Maestros fuego, recuerda haber escuchado en ese entonces. Se los llevaron.

Ellos no van a detenerse, vendrán hasta llevarse a todos. Hasta que no quede ni un solo maestro agua.

Sus padres le habían visto de una forma en la que JiMin, con tan solo ocho años jamás podría describir. Temor y preocupación, una angustia infinita por detener el tiempo para salvar a su único hijo. Los Park eran simples mortales, JiMin había heredado su poder de su abuela, quien tejió el collar que siempre iba atado a su cuello. Era lo único que le quedaba de su hogar ahora.

Sus dedos acarician inconscientemente la piedrecilla azul en medio del tejido de hilo color hueso.

Eres como yo, JiMin. Fuerte y valiente. Serás un excelente maestro agua.
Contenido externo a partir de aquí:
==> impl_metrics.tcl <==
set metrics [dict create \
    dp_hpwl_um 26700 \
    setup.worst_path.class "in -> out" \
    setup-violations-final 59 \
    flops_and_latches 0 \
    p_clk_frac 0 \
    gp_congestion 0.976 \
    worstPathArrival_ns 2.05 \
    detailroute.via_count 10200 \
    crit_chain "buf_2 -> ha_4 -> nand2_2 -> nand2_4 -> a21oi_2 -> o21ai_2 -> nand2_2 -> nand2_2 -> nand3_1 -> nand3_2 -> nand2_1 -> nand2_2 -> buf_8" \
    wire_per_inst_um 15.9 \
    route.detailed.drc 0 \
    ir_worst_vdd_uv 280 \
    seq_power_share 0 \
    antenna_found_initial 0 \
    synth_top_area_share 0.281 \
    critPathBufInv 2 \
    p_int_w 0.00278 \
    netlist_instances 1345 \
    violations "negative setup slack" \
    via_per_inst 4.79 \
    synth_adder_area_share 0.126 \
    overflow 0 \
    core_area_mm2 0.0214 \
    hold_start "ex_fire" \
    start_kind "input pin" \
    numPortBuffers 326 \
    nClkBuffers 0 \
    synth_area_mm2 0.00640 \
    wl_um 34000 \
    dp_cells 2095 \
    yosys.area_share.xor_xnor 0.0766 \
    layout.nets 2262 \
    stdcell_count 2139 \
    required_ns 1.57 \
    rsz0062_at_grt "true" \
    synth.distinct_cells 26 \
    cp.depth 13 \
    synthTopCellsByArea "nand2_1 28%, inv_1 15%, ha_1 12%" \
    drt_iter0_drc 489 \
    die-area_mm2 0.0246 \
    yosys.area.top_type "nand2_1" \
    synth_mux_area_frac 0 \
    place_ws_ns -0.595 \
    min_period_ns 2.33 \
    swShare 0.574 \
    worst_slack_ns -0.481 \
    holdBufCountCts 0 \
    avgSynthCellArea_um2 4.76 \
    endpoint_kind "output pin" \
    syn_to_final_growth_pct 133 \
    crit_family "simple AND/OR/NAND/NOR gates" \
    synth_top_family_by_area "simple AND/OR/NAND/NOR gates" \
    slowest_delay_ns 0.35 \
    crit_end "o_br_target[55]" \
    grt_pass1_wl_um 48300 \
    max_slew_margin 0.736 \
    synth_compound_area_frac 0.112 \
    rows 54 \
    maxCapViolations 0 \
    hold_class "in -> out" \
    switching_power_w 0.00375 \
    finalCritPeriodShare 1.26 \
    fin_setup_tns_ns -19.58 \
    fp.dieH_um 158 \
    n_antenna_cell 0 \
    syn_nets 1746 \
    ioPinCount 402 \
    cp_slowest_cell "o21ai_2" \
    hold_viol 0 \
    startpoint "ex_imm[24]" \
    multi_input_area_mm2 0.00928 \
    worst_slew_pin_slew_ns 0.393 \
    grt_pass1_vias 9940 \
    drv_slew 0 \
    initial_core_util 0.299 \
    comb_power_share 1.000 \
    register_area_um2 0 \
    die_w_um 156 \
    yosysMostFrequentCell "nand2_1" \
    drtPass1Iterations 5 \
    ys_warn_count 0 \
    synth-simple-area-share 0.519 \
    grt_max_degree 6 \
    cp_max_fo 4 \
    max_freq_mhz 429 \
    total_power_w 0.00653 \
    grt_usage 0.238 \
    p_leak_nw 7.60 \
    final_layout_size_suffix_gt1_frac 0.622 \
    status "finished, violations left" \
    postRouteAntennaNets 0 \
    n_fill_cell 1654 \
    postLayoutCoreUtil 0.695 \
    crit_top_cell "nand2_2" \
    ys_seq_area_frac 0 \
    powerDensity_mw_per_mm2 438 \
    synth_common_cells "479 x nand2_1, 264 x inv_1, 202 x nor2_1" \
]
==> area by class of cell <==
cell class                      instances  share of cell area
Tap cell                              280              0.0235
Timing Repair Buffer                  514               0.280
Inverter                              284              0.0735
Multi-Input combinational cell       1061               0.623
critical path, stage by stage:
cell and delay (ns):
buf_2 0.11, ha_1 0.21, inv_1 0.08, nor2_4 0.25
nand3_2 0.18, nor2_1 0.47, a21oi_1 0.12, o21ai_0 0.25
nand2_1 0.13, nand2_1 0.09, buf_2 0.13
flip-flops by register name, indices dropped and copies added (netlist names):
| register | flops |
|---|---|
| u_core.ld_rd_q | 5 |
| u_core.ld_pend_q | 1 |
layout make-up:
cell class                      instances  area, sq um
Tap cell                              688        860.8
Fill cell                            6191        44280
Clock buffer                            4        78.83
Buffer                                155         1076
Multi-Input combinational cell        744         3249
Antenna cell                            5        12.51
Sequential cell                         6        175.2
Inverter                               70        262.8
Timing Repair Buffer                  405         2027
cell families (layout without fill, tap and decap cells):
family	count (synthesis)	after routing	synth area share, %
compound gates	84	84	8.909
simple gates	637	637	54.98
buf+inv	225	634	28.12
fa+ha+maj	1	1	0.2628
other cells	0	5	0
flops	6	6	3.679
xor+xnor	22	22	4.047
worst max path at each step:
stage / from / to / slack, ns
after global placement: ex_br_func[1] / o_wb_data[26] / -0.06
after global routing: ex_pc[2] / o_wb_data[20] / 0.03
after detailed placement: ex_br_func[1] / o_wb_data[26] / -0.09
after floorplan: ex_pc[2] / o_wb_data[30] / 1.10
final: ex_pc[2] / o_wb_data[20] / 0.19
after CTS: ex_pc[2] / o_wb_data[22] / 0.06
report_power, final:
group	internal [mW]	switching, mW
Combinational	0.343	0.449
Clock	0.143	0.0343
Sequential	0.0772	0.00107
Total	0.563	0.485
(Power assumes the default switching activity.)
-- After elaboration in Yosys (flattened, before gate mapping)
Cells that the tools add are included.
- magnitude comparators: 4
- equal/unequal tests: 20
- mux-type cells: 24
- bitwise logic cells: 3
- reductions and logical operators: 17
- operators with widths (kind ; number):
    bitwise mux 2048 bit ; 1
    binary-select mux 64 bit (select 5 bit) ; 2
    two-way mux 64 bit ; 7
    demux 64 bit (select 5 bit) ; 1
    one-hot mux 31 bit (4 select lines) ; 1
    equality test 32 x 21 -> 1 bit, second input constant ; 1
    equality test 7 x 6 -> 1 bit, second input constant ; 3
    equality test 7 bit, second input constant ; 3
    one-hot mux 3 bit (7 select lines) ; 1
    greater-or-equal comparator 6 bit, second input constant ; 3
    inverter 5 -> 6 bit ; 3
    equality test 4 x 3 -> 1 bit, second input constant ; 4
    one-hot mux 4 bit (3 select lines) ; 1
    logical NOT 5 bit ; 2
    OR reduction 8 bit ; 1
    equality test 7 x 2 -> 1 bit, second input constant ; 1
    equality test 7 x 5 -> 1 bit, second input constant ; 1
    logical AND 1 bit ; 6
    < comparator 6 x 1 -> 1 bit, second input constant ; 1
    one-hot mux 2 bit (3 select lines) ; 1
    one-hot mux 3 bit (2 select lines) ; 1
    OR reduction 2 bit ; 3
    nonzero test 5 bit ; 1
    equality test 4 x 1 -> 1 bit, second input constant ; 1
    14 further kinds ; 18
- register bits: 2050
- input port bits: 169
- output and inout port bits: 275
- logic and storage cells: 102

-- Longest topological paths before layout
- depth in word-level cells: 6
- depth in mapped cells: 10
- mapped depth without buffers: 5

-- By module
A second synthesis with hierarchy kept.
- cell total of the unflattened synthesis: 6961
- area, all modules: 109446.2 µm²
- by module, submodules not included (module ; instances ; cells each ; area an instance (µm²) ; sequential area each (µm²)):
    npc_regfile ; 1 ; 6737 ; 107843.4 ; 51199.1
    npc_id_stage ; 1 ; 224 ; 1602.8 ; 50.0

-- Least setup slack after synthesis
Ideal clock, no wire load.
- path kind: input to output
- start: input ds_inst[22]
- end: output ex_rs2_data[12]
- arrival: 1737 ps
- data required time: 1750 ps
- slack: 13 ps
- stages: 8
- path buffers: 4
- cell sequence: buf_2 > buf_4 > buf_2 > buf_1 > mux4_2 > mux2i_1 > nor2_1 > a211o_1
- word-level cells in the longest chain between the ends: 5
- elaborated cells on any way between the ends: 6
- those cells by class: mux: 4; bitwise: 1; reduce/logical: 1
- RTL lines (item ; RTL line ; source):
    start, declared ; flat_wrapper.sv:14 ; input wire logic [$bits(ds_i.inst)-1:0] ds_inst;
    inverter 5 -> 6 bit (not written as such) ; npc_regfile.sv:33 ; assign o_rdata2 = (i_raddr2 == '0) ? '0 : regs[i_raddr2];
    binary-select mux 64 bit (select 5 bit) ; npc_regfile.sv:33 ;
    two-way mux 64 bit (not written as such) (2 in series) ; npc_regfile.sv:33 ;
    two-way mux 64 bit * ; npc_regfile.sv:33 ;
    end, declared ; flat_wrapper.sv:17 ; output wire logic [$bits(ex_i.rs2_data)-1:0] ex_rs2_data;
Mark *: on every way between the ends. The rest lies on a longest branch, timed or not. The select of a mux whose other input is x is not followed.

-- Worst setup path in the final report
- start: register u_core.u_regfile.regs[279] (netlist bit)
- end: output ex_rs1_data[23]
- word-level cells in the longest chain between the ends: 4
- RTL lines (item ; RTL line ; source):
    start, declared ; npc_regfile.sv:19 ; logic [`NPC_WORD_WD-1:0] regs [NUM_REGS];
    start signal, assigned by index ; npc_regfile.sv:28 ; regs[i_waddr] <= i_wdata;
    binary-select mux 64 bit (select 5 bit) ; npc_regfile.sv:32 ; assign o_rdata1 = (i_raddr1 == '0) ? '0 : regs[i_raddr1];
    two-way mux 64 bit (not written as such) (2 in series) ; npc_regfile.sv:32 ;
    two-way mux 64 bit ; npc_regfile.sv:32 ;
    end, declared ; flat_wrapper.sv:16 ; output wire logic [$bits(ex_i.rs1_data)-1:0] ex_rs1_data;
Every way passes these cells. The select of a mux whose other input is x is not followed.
<file path="config.mk">
export PLATFORM = sky130hd
export DESIGN_NAME = core
export DESIGN_NICKNAME = d
export VERILOG_FILES = /design/src/rtl/corePkg.sv /design/src/rtl/instrMem.sv /design/src/rtl/pcCounter.sv /design/src/rtl/coreCtrl.sv /design/src/rtl/decoder.sv /design/src/rtl/alu.sv /design/src/rtl/regFile.sv /design/src/rtl/core.sv
export SDC_FILE = /design/constraint.sdc
export NUM_CORES = 2
export LEC_CHECK = 0
export CORE_MARGIN = 8
export CORE_UTILIZATION = 55
export CTS_CLUSTER_DIAMETER = 200
export CTS_CLUSTER_SIZE = 30
export DETAILED_ROUTE_END_ITERATION = 12
export DONT_BUFFER_PORTS = 1
export GPL_TIMING_DRIVEN = 0
export PLACE_DENSITY = 0.72
export SLEW_MARGIN = 10
export SYNTH_ARGS = -nofsm -noshare
export SYNTH_HDL_FRONTEND = slang
export SYNTH_SLANG_ARGS = --single-unit
export TNS_END_PERCENT = 1
</file>
<file path="constraint.sdc">
create_clock -name clk -period 7.1 [get_ports clk]
set_input_delay 0 -clock clk [delete_from_list [all_inputs] [get_ports clk]]
set_output_delay 0 -clock clk [all_outputs]
set_load 0.05 [all_outputs]
</file>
No estaba muy seguro de eso, a pesar de todo, intentaba mantenerse lo más cerca del agua que le fuese posible, debía practicar. Apenas había recibido unas cuantas lecciones cuando se vio forzado a huir. Lo único que le obligó a detenerse, fue la idea de que quizá si se alejaba demasiado, sus padres jamás le encontrarían, así que construyó en medio de la nieve una pequeña guarida y esperó.

Esperó.

Esperó por días. Nadie vino por él. Y en medio de una guerra que le obligó a crecer demasiado deprisa, JiMin comprendió lo que el corazón de un niño se rehúsa a creer. Estoy solo. Nadie vendrá por mí. Pensaba abrazándose a sí mismo. Deseó con todas sus fuerzas volver a casa, pero apartó la idea en cuanto recordó que ellos le buscaban. Los maestros fuego me buscan. Me buscan a mí. Quizá si me marcho dejen a la tribu tranquila. Y así se vio forzado a avanzar. Si tenía hambre, probaba suerte pescando, hervía agua del río y la bebía. Su madre le había puesto suficientes piritas para tener fuego por un largo tiempo, veía las chispas saltar cada vez que lo encendía y aun no podía evitar retroceder al instante con temor. El fuego había iniciado una guerra. El fuego había separado a su familia y destruido su hogar. El fuego era todo aquello, que estaba destinado a odiar.